Well any brand will work, but that's the kind of info I was looking for.



cajun skeeter said:


> Your not going to get much for $30.00, a good HVLP gun sells for $500.00-$700.00
> For lacquer, you need 1.3 or 1.4 air cap
> HVLP stands for High Volume Low Pressure, if your compressor does not produce 13 cfm's you will not get a good finish, just less over spray.
> You can get the same results with a spray can.
> ...



Like I said, I don't need too much out of it. 3 times a year. And I can't tone with a spray can. But 1.3 sounds good. Thanks


----------



## pensbydesign (Jun 30, 2010)

you should look at the earlex, they start off at about 100 for a single stage turbine which is good for small jobs and occasional use. i have use a few different ones the Earlex Spray Station 3500 HVLP would be good for occasional use, i would rely consider buying the earlex
HV5000 it is a bit money but worth it a lot easer to use and will spray lacquers, latex, and epoxys.


----------



## KenV (Jun 30, 2010)

Have you looked at airbrush for toner and shading -- slower, smaller area at a time, and high level of control.   Same range of prices but smaller and more portable for occasional uses.


----------



## Wild Turkey (Jun 30, 2010)

I have a HVLP system I got from Rockler. Used it on one project just sitting in garage now. Worked pretty good for its one use.


----------



## gketell (Jun 30, 2010)

Wild Turkey said:


> I have a HVLP system I got from Rockler. Used it on one project just sitting in garage now. Worked pretty good for its one use.



We bought the rockler one for spraying some award plaques we were making. The over spray was worse than anything else I've ever used.  We used one bay of our 3 car garage and had over spray so bad we have a fine layer of Polyurethane over the entire floor of all three bays (not to mention my tools).  I don't know if it is broken or if there is some hidden adjustment that I can't find but I would not recommend that unit at all.


----------



## wood-of-1kind (Jun 30, 2010)

I can offer you a brand new spray gun by:

DEVILBISS  Model No. JGA-510-30EX

-send me an e-mail if it can help your needs and you can trade some blanks for it or something else.


----------



## Lenny (Jun 30, 2010)

gketell said:


> We bought the rockler one for spraying some award plaques we were making. The over spray was worse than anything else I've ever used. We used one bay of our 3 car garage and had over spray so bad we have a fine layer of Polyurethane over the entire floor of all three bays (not to mention my tools).
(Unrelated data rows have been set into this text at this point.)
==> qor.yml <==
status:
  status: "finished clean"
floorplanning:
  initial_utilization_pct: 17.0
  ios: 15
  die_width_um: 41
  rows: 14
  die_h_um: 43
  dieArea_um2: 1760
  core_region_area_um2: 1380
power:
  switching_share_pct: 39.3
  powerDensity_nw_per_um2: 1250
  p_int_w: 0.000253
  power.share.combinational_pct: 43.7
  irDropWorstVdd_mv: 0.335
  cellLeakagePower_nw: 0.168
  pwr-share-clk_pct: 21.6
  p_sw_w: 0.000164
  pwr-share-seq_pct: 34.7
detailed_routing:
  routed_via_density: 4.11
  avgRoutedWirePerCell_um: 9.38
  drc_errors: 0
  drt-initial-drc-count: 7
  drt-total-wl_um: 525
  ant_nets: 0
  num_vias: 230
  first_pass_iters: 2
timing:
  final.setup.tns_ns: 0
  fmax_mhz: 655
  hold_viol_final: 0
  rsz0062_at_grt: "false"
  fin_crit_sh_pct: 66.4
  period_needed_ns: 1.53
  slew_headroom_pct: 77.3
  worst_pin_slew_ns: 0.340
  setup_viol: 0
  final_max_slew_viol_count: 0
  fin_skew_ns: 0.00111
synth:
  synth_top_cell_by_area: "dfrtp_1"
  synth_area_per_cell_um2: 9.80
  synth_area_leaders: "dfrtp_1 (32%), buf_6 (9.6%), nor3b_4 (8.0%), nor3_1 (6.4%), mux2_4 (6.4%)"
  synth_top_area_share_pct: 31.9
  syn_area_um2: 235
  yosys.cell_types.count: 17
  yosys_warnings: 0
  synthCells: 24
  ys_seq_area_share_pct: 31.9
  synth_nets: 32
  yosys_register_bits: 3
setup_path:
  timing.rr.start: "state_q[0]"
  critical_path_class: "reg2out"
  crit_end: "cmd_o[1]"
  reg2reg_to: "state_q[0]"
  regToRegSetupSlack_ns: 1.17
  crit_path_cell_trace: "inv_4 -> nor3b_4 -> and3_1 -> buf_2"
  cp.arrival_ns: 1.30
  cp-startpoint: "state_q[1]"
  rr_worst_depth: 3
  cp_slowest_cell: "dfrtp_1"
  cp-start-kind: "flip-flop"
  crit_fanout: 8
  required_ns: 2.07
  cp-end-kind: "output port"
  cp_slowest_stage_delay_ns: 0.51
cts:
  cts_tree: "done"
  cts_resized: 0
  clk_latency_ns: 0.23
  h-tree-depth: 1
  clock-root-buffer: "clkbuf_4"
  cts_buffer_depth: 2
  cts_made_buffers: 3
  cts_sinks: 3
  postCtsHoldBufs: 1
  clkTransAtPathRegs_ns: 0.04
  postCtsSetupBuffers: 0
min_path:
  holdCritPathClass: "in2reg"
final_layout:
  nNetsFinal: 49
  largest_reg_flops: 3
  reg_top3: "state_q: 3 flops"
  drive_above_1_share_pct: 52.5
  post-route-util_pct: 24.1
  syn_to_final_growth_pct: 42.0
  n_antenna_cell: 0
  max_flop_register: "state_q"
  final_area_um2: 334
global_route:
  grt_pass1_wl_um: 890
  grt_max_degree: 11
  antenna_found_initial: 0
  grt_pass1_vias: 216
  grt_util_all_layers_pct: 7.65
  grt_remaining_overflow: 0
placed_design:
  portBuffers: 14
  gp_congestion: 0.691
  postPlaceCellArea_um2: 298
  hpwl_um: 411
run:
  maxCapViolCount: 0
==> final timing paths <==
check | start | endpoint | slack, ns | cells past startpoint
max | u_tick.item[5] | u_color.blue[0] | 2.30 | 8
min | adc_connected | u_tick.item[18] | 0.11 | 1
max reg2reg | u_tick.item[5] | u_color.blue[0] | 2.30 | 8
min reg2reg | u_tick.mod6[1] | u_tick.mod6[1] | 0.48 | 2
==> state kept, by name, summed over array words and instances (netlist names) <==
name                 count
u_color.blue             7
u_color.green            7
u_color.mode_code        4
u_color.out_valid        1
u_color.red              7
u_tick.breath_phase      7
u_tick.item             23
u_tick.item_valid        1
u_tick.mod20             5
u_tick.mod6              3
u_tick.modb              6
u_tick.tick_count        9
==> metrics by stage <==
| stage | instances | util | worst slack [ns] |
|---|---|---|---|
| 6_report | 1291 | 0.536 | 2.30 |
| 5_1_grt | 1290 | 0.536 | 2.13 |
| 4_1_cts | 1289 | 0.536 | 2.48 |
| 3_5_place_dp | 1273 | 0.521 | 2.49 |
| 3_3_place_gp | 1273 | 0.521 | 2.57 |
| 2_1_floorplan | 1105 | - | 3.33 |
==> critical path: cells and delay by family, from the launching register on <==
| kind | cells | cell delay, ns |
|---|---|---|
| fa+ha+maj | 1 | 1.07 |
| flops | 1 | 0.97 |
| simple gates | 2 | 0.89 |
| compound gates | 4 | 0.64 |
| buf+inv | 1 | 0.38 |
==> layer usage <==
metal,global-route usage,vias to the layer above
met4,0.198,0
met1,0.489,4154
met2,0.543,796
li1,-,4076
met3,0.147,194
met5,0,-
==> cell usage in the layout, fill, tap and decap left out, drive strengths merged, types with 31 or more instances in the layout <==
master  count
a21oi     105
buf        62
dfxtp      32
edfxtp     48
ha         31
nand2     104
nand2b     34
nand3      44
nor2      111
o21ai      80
[config.mk]
export PLATFORM = sky130hd
export DESIGN_NAME = radix_digit_converter
export DESIGN_NICKNAME = d
export VERILOG_FILES = /design/src/rdc_pkg.sv /design/src/rdc_front.sv /design/src/rdc_queue.sv /design/src/rdc_back.sv /design/src/radix_digit_converter.sv
export SDC_FILE = /design/constraint.sdc
export NUM_CORES = 1
export LEC_CHECK = 0
export BUFFER_PORTS_ARGS = -buffer_cell sky130_fd_sc_hd__buf_2
export CORE_ASPECT_RATIO = 0.9
export CORE_UTILIZATION = 35
export DETAILED_ROUTE_END_ITERATION = 16
export MAX_ROUTING_LAYER = met4
export SYNTH_ARGS = -nofsm -noshare
export SYNTH_HDL_FRONTEND = slang
export SYNTH_HIERARCHICAL = 1
export SYNTH_SLANG_ARGS = --single-unit
[constraint.sdc]
create_clock -name clock -period 11 [get_ports clock]
set_input_delay 2.2 -clock clock [delete_from_list [all_inputs] [get_ports clock]]
set_output_delay 2.2 -clock clock [all_outputs]
set_load 0.02 [all_outputs]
I don't know if it is broken or if there is some hidden adjustment that I can't find but I would not recommend that unit at all.


 
I have a Wagner 8000 with a 3 stage turbine. If you have oversray with an HVLP setup something is wrong. Should be very little overspray when it's setup correctly.

I have also used the cheap guns (HD = $40) with our big compressor, regulated down low. It worked quite well for the occasional project.


----------



## moke (Jun 30, 2010)

Zach--I too have an Earlex--I don't know the model number but it is the next one the the bottom. I love it.  Earlex has since made a SS model that is about 400.00 or so and I am going to move up to it...if I ever quit buing pen stuff like I'm on fire..
Mike  aka Moke


----------



## DurocShark (Jul 4, 2010)

I have a couple of these:







They've been great. I grabbed 'em from HF when they dropped the price to $30 a while back.

I've sprayed:
Shellac
Lacquer 
Poly 
Enamels- Rustoleum straight, fairly thin automotive

It's a great bang for the buck. Overspray was never an issue for me. Be careful with shellac and lacquer since the air gets pretty warm and will flash off quick.


----------



## DurocShark (Jul 4, 2010)

BTW: Here's a thread I started back in 2006 about using that sprayer. I painted the wheels and trim on that VW. Still looked good when I sold the bus a few weeks ago!
http://www.thesamba.com/vw/forum/viewtopic.php?t=174540


----------



## jlord (Jul 8, 2010)

I have a husky from Home Depot & I think I paid 75.00 for it. It has a 1.4 tip & I spray cabinets & other projects with it. I use it for spaying sanding sealer & polyurethane (thinned with naphtha). I think Binks makes a nice gun in the 165.00 range also. If you don't want to spend that much you could stop or shop online at Harbor Freight. They have several guns.


----------



## rherrell (Jul 8, 2010)

I thought about buying a spray gun for shooting lacquer and then I tried the Deft lacquer in a can. IT WORKS GREAT!!! They also make colored lacquers in a can for toning. I make clocks, lamps, boxes and all kinds of stuff, the Deft "rattle can" has never let me down. If you're only going to use it 3-4 times a year then try the cans, you might be pleasantly surprised!:biggrin::wink:

You can get the clear Deft anywhere, here's a link to some toners........
http://tinyurl.com/39s25dx


----------



## dankc908 (Jul 8, 2010)

I don't paint at all.  However, if my wife wants something in this line I always say "YES".  Beats doing the painting myself.

Dan


----------



## NewLondon88 (Jul 8, 2010)

gketell said:


> We bought the rockler one for spraying some award plaques we were making. The over spray was worse than anything else I've ever used.  We used one bay of our 3 car garage and had over spray so bad we have a fine layer of Polyurethane over the entire floor of all three bays (not to mention my tools).  I don't know if it is broken or if there is some hidden adjustment that I can't find but I would not recommend that unit at all.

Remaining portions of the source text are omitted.